Jane Fonda, Ted Turner Need Prayer, Not Gossip

By Dan Wooding, January 8, 2000

"Actress Jane Fonda and her husband, media mogul Ted Turner, need prayer, not gossip." So says Dr. Ted Baehr, chairman of the Christian Film and Television Commission.

Dr. Baehr, who has met with Ted Turner several times, has called on Christians around the world to pray for Turner and his wife, the movie star and former radical political activist, who have separated in part over Fonda's reported conversion to Christianity. The couple announced Jan. 4 that, while they are committed to the long-term success of their marriage, they "mutually decided to spend some time apart."

Dr. Baehr explained, "A year ago, Ted Turner told his marriage counselor that Jane Fonda was 'trying to make him a saint.' This comment was reported but not followed up by the major media. What he (Ted Turner) was referring to is the fact that, according to reliable sources including correspondence with Jane herself, Jane has accepted Jesus as her Lord and Savior.
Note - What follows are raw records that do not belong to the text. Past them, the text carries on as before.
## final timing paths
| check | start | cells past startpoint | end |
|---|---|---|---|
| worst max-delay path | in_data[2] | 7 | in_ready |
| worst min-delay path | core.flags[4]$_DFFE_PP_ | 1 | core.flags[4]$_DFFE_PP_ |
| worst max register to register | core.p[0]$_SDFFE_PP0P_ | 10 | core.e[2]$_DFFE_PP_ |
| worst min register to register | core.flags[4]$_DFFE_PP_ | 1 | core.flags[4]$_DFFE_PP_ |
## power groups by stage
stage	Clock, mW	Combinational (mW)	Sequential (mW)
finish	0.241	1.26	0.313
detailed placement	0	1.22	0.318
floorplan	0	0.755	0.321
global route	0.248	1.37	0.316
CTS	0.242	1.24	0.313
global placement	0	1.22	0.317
Context: an optimization exercise on an open-source flow, tuned for small area, a short achievable clock period and few clock cycles per item. The choices shown serve that exercise and are no tape-out recipe.
The RTL was checked by simulation tests, not by an equivalence proof against the original design.
No activity file was given, so power comes from the tool's default toggle rates.

== pepper ==
Design popcount_unit, start of the top module:
module popcount_unit (
    input  wire         clk,
    input  wire         rst,         
    input  wire         in_valid,
    input  wire [1:0]   op,          
    input  wire [127:0] operand,
    output reg          out_valid,
    output reg  [7:0]   result,
    output reg          valid,
    output reg          illegal,
    output reg  [2:0]   strategy
);
    wire fs1;
    wire fc2;
    wire fs3;
    wire fc4;
    wire fs5;
    wire fc6;
    wire fs7;
    wire fc8;
    wire fs9;
    wire fc10;
    wire fs11;
    wire fc12;
    wire fs13;
    wire fc14;
    wire fs15;
    wire fc16;
    wire fs17;
    wire fc18;
    wire fs19;
    wire fc20;
    wire fs21;
    wire fc22;
    wire fs23;
    wire fc24;
    wire fs25;
    wire fc26;
    wire fs27;
    wire fc28;
    wire fs29;
    wire fc30;
    wire fs31;
    wire fc32;
    wire fs33;
    wire fc34;
    wire fs35;
    wire fc36;
    wire fs37;
    wire fc38;
    wire fs39;
    wire fc40;
    wire fs41;
    wire fc42;
    wire fs43;
    wire fc44;
    wire fs45;
    wire fc46;
    wire fs47;
    wire fc48;
    wire fs49;
    wire fc50;
    wire fs51;
    wire fc52;
    wire fs53;
    wire fc54;
    wire fs55;
    wire fc56;
    wire fs57;
    wire fc58;
    wire fs59;
    wire fc60;
    wire fs61;
    wire fc62;
    wire fs63;
    wire fc64;
    wire fs65;
    wire fc66;
    wire fs67;
    wire fc68;
    wire fs69;
    wire fc70;
    wire fs71;
    wire fc72;
    wire fs73;
    wire fc74;
    wire fs75;
    wire fc76;
    wire fs77;
    wire fc78;
    wire fs79;
    wire fc80;
    wire fs81;
    wire fc82;
    wire fs83;
    wire fc84;
    wire fs85;
    wire fc86;
    wire fs87;
    wire fc88;
    wire fs89;
    wire fc90;
    wire fs91;
    wire fc92;
    wire fs93;
    wire fc94;
    wire fs95;
    wire fc96;
    wire fs97;
    wire fc98;
    wire fs99;
    wire fc100;
    wire fs101;
    wire fc102;
    wire fs103;
    wire fc104;
    wire fs105;
    wire fc106;
    wire fs107;
    wire fc108;
    wire fs109;
    wire fc110;
    wire fs111;
    wire fc112;
    wire fs113;
    wire fc114;
    wire fs115;
    wire fc116;
    wire fs117;
    wire fc118;
    wire fs119;
    wire fc120;
    wire fs121;
    wire fc122;
    wire fs123;
    wire fc124;
    wire fs125;
    wire fc126;
    wire fs127;
    wire fc128;
    wire fs129;
    wire fc130;
    wire fs131;
    wire fc132;
    wire fs133;
  ...
For scale: roughly 690 cells after synthesis, ~150 I/O pins, ~6900 µm² of cells after synthesis.
==> flow/config.mk <==
export PLATFORM = sky130hd
export DESIGN_NAME = popcount_unit
export DESIGN_NICKNAME = popcount_unit
export VERILOG_FILES = /design/flow/design.v
export SDC_FILE = /design/flow/constraint.sdc
export NUM_CORES = 4
export LEC_CHECK = 0
export CAP_MARGIN = 20
export CORE_MARGIN = 2
export CORE_UTILIZATION = 60
export SETUP_SLACK_MARGIN = 4.5
export SLEW_MARGIN = 20
export SYNTH_HIERARCHICAL = 1
export SYNTH_MINIMUM_KEEP_SIZE = 0
==> flow/constraint.sdc <==
create_clock -name core_clock -period 7.0 [get_ports {clk}]
set_input_delay 1.4000 -clock core_clock [delete_from_list [all_inputs] [get_ports {clk}]]
set_output_delay 1.4000 -clock core_clock [all_outputs]
set_load 0.01 [all_outputs]
run.sh (not shown) runs the stock make flow with config.mk's settings and CLKGATE_MAP_FILE= SYNTH_SCRIPT=/design/flow/synth_recipe.tcl, a recipe that flattens the netlist after the stock synthesis.
pepper was carried through to the last stage, and its layout satisfied the timing, design-rule and antenna checks.
Testbench counts of pepper, summed over its fixed seeds: cycles 4,008, items 4,000.
Changes in xenon relative to pepper:
- SETUP_SLACK_MARGIN now 3.5, was 4.5
--- outcome ---
Looking at capture point of the critical path, the strategy[0] result is from pepper; the pc0_r1_1 one comes from xenon. Summary of xenon over pepper: sum of routed wire length over all layers fell by about 33%, multi-input gate share of the layout cell area rose by 4.8 points, non-clock buffer count fell by 83. sky130_fd_sc_hd__fa_1 as the most common cell after layout, fill and taps aside was reported by xenon, and sky130_fd_sc_hd__fa_2 by pepper.
Input-level comparison between willow and xenon:
- a change of SETUP_SLACK_MARGIN from 3.5 to 4.0
==> notes.md <==
- Global placement routability congestion is lower on xenon
- ~same die boundary height in xenon and willow
- From xenon to willow the numbers moved as follows: power drawn by the clock network dropped 21%, met1 demand-to-capacity share in global routing has increased, clock tree cell share of total cell area decreased by 0.71 points relative to the old numbers, count of plain and timing-repair buffers in the layout picked up an extra about 28%, maximum frequency now larger.
- The higher cell area reported after detailed placement of xenon and willow is in willow.
- Taking xenon as the reference, in willow worst setup slack increased by 0.075 ns relative to the old numbers; sequential cell area share decreased by 1.5 points relative to the old numbers.

==> static timing again, ports no longer ideal <==
No port has a modelled driver above. Below, the same layouts with a new extraction and two added sets of constraints. Step 1: set_driving_cell puts a clkbuf_16 on clk and a buf_2 on each other input, an assumption about the parent block. Step 2, shift: input delay + t, output delay - t, t = (earliest + latest rising clock arrival at the registers) / 2. This alone moves slack from input paths to output paths. a / b / c = ideal ports / drivers / drivers and shift; a / b = the first two.
run | t, ns | setup WS [ns] | slew at the worst register clock pin (ns) | worst data-port slew with drivers (ns)
pepper | 0.326 | 3.503 / 3.469 / 3.183 | 0.07 / 0.07 | 0.14
xenon | 0.325 | 3.489 / 3.499 / 3.174 | 0.07 / 0.07 | 0.04
willow | 0.328 | 3.564 / 3.559 / 3.231 | 0.07 / 0.07 | 0.07
After both steps every run listed still meets setup and hold. The setup slack of willow, which loses most, moves by -0.005 ns with the drivers and by -0.333 ns with both steps.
"In fact, Ted Turner has complained that several of his closest friends and associates have accepted Christ over the years: key people in Turner Broadcasting, his best fishing buddy and his former paramour.

“Perhaps, God is trying to get Ted Turner's attention. Several years ago, he told Woodstock Baptist Church in an apology for some anti-Christian comments, that, in his youth, he accepted Jesus Christ at a Billy Graham Crusade, but then rejected Jesus when his sister died and his father committed suicide.”

Baehr added, “We need to pray for Ted and Jane and their marriage.”

According to a story by Joseph Farah in his WorldNetDaily, an Internet-based news service, Fonda became a believer in Jesus Christ through conversations with her chauffeur. Farah revealed that Fonda's chauffeur began approaching her about his personal faith in Christ two years ago. At first Fonda was uncomfortable with the conversations, but eventually attended church with the chauffeur, Farah said. She regularly goes to Bible studies and church, and her faith is “very real, very deep.” Her outlook is changing, friends say.

Jane Fonda had incurred the ire of many conservative Christians by backing abortion on demand and is notorious for her support of Communist North Vietnam during the Vietnam War. Although she has not publicly discussed her current political views, she reportedly refused to participate in a meditation ceremony at a recent environmental conference and said it would be better to “pray to Jesus Christ,” Farah said. She has alluded to her faith in Christ publicly at least once, in 1998.

Turner has often derided Christians and once called Christianity a “religion for losers.”

While Dr. Baehr said he is deeply disturbed by these kind of comments, he noted, “We have all made mistakes. We've all said and done things we learn to regret. And, that's a feeding ground for a malicious media, which seeks to create scandal and foment sensationalism. Ted and Jane are two very bright and energetic people caught in the glare of the media's celebrity spotlight. They may be doing the right thing by taking time to re-evaluate and re-appreciate one another. Our prayers—and theirs—can resolve the problem. That is the message of this millennium: Look to God, not the media.”